WHAT THIS TASK INVOLVES:
Please return the full listing below without altering anything.
==========
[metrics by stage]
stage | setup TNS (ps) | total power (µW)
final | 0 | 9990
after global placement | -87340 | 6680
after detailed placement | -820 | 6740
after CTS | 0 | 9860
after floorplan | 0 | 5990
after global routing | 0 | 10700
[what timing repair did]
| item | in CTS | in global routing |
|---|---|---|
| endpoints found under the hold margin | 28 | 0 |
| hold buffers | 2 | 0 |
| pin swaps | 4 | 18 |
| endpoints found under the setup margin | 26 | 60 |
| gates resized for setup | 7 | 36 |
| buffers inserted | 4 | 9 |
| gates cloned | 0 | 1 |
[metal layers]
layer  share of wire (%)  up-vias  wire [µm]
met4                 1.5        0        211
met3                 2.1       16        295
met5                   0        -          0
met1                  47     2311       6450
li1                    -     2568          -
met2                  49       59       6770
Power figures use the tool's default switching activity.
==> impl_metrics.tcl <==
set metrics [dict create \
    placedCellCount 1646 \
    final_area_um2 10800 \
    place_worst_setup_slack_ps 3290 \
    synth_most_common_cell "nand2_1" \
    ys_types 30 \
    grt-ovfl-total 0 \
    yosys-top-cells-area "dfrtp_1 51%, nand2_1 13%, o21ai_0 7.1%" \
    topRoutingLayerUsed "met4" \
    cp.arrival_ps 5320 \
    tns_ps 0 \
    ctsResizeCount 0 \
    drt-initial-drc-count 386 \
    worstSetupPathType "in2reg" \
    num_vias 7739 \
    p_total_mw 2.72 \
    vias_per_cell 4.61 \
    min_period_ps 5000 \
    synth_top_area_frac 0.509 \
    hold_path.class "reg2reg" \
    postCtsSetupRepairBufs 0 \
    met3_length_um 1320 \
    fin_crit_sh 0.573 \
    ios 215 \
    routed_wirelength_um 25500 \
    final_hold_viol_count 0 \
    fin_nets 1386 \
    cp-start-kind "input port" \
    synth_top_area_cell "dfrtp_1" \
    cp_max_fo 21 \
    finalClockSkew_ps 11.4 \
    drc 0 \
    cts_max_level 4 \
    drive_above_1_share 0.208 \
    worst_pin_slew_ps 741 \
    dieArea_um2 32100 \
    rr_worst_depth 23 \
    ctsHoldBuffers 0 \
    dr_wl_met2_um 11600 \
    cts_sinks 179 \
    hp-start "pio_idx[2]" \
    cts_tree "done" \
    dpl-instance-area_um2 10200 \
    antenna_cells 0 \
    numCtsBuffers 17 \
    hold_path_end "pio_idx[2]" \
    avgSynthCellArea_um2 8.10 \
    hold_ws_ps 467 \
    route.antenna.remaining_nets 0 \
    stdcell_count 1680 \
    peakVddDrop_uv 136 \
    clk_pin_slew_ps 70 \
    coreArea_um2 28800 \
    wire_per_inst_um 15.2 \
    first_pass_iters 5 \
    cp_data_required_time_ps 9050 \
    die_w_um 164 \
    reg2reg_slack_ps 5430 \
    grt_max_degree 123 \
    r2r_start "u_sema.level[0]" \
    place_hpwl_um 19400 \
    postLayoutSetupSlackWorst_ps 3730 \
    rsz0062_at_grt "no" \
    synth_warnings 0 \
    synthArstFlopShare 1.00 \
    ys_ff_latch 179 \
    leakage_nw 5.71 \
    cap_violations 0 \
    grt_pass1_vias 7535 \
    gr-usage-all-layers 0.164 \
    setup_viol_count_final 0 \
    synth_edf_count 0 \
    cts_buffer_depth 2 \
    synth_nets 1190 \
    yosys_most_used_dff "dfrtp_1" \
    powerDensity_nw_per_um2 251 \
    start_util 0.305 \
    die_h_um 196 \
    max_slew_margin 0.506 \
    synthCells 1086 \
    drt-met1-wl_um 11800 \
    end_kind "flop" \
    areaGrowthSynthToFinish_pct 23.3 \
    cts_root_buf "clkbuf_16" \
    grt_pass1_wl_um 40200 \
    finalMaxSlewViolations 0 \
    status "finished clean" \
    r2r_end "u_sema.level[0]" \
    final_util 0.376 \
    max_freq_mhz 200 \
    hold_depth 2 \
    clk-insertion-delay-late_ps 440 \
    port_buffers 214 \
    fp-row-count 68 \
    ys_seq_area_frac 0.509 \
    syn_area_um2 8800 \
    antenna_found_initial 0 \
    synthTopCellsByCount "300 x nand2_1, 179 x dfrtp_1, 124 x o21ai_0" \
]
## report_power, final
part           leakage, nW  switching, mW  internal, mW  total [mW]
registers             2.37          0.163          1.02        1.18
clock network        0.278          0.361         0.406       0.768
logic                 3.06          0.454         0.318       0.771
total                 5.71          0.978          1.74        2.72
==========
RESULT OF THIS EXERCISE:
[metrics by stage]
stage | setup TNS (ps) | total power (µW)
final | 0 | 9990
after global placement | -87340 | 6680
after detailed placement | -820 | 6740
after CTS | 0 | 9860
after floorplan | 0 | 5990
after global routing | 0 | 10700
[what timing repair did]
| item | in CTS | in global routing |
|---|---|---|
| endpoints found under the hold margin | 28 | 0 |
| hold buffers | 2 | 0 |
| pin swaps | 4 | 18 |
| endpoints found under the setup margin | 26 | 60 |
| gates resized for setup | 7 | 36 |
| buffers inserted | 4 | 9 |
| gates cloned | 0 | 1 |
[metal layers]
layer  share of wire (%)  up-vias  wire [µm]
met4                 1.5        0        211
met3                 2.1       16        295
met5                   0        -          0
met1                  47     2311       6450
li1                    -     2568          -
met2                  49       59       6770
Power figures use the tool's default switching activity.
==> impl_metrics.tcl <==
set metrics [dict create \
    placedCellCount 1646 \
    final_area_um2 10800 \
    place_worst_setup_slack_ps 3290 \
    synth_most_common_cell "nand2_1" \
    ys_types 30 \
    grt-ovfl-total 0 \
    yosys-top-cells-area "dfrtp_1 51%, nand2_1 13%, o21ai_0 7.1%" \
    topRoutingLayerUsed "met4" \
    cp.arrival_ps 5320 \
    tns_ps 0 \
    ctsResizeCount 0 \
    drt-initial-drc-count 386 \
    worstSetupPathType "in2reg" \
    num_vias 7739 \
    p_total_mw 2.72 \
    vias_per_cell 4.61 \
    min_period_ps 5000 \
    synth_top_area_frac 0.509 \
    hold_path.class "reg2reg" \
    postCtsSetupRepairBufs 0 \
    met3_length_um 1320 \
    fin_crit_sh 0.573 \
    ios 215 \
    routed_wirelength_um 25500 \
    final_hold_viol_count 0 \
    fin_nets 1386 \
    cp-start-kind "input port" \
    synth_top_area_cell "dfrtp_1" \
    cp_max_fo 21 \
    finalClockSkew_ps 11.4 \
    drc 0 \
    cts_max_level 4 \
    drive_above_1_share 0.208 \
    worst_pin_slew_ps 741 \
    dieArea_um2 32100 \
    rr_worst_depth 23 \
    ctsHoldBuffers 0 \
    dr_wl_met2_um 11600 \
    cts_sinks 179 \
    hp-start "pio_idx[2]" \
    cts_tree "done" \
    dpl-instance-area_um2 10200 \
    antenna_cells 0 \
    numCtsBuffers 17 \
    hold_path_end "pio_idx[2]" \
    avgSynthCellArea_um2 8.10 \
    hold_ws_ps 467 \
    route.antenna.remaining_nets 0 \
    stdcell_count 1680 \
    peakVddDrop_uv 136 \
    clk_pin_slew_ps 70 \
    coreArea_um2 28800 \
    wire_per_inst_um 15.2 \
    first_pass_iters 5 \
    cp_data_required_time_ps 9050 \
    die_w_um 164 \
    reg2reg_slack_ps 5430 \
    grt_max_degree 123 \
    r2r_start "u_sema.level[0]" \
    place_hpwl_um 19400 \
    postLayoutSetupSlackWorst_ps 3730 \
    rsz0062_at_grt "no" \
    synth_warnings 0 \
    synthArstFlopShare 1.00 \
    ys_ff_latch 179 \
    leakage_nw 5.71 \
    cap_violations 0 \
    grt_pass1_vias 7535 \
    gr-usage-all-layers 0.164 \
    setup_viol_count_final 0 \
    synth_edf_count 0 \
    cts_buffer_depth 2 \
    synth_nets 1190 \
    yosys_most_used_dff "dfrtp_1" \
    powerDensity_nw_per_um2 251 \
    start_util 0.305 \
    die_h_um 196 \
    max_slew_margin 0.506 \
    synthCells 1086 \
    drt-met1-wl_um 11800 \
    end_kind "flop" \
    areaGrowthSynthToFinish_pct 23.3 \
    cts_root_buf "clkbuf_16" \
    grt_pass1_wl_um 40200 \
    finalMaxSlewViolations 0 \
    status "finished clean" \
    r2r_end "u_sema.level[0]" \
    final_util 0.376 \
    max_freq_mhz 200 \
    hold_depth 2 \
    clk-insertion-delay-late_ps 440 \
    port_buffers 214 \
    fp-row-count 68 \
    ys_seq_area_frac 0.509 \
    syn_area_um2 8800 \
    antenna_found_initial 0 \
    synthTopCellsByCount "300 x nand2_1, 179 x dfrtp_1, 124 x o21ai_0" \
]
## report_power, final
part           leakage, nW  switching, mW  internal, mW  total [mW]
registers             2.37          0.163          1.02        1.18
clock network        0.278          0.361         0.406       0.768
logic                 3.06          0.454         0.318       0.771
total                 5.71          0.978          1.74        2.72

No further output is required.